WORK INSTRUCTIONS
Restate verbatim the span of lines below between the line with "length [um] |" and the line with "Power figures use", including those two lines, and only that span.

Dataset entries
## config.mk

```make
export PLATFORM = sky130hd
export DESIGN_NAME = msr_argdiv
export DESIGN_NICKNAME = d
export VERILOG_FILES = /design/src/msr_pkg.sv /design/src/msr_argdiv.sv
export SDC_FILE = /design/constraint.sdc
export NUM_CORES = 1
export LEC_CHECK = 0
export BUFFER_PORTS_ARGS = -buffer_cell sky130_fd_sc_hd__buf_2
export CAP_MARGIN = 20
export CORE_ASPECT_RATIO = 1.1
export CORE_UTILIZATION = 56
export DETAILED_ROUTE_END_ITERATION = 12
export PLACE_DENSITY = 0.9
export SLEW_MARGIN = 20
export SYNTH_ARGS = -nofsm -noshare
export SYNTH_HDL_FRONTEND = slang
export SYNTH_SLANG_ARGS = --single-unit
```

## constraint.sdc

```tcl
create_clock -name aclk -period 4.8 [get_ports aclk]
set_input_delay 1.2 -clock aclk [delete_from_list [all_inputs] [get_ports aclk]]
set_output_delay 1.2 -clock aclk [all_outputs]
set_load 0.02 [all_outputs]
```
* * *
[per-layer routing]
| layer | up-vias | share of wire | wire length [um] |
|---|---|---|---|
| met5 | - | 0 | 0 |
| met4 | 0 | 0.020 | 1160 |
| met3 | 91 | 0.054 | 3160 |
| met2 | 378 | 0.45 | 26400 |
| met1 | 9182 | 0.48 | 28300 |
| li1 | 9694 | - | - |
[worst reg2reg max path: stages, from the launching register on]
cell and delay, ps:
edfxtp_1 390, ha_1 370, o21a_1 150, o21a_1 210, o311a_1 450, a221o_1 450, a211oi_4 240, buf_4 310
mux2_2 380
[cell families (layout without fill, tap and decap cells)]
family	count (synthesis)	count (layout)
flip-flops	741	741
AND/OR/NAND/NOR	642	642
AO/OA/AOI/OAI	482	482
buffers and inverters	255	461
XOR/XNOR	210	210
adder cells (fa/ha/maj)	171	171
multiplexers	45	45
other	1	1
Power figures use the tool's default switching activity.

ANSWER SECTION
| layer | up-vias | share of wire | wire length [um] |
|---|---|---|---|
| met5 | - | 0 | 0 |
| met4 | 0 | 0.020 | 1160 |
| met3 | 91 | 0.054 | 3160 |
| met2 | 378 | 0.45 | 26400 |
| met1 | 9182 | 0.48 | 28300 |
| li1 | 9694 | - | - |
[worst reg2reg max path: stages, from the launching register on]
cell and delay, ps:
edfxtp_1 390, ha_1 370, o21a_1 150, o21a_1 210, o311a_1 450, a221o_1 450, a211oi_4 240, buf_4 310
mux2_2 380
[cell families (layout without fill, tap and decap cells)]
family	count (synthesis)	count (layout)
flip-flops	741	741
AND/OR/NAND/NOR	642	642
AO/OA/AOI/OAI	482	482
buffers and inverters	255	461
XOR/XNOR	210	210
adder cells (fa/ha/maj)	171	171
multiplexers	45	45
other	1	1
Power figures use the tool's default switching activity.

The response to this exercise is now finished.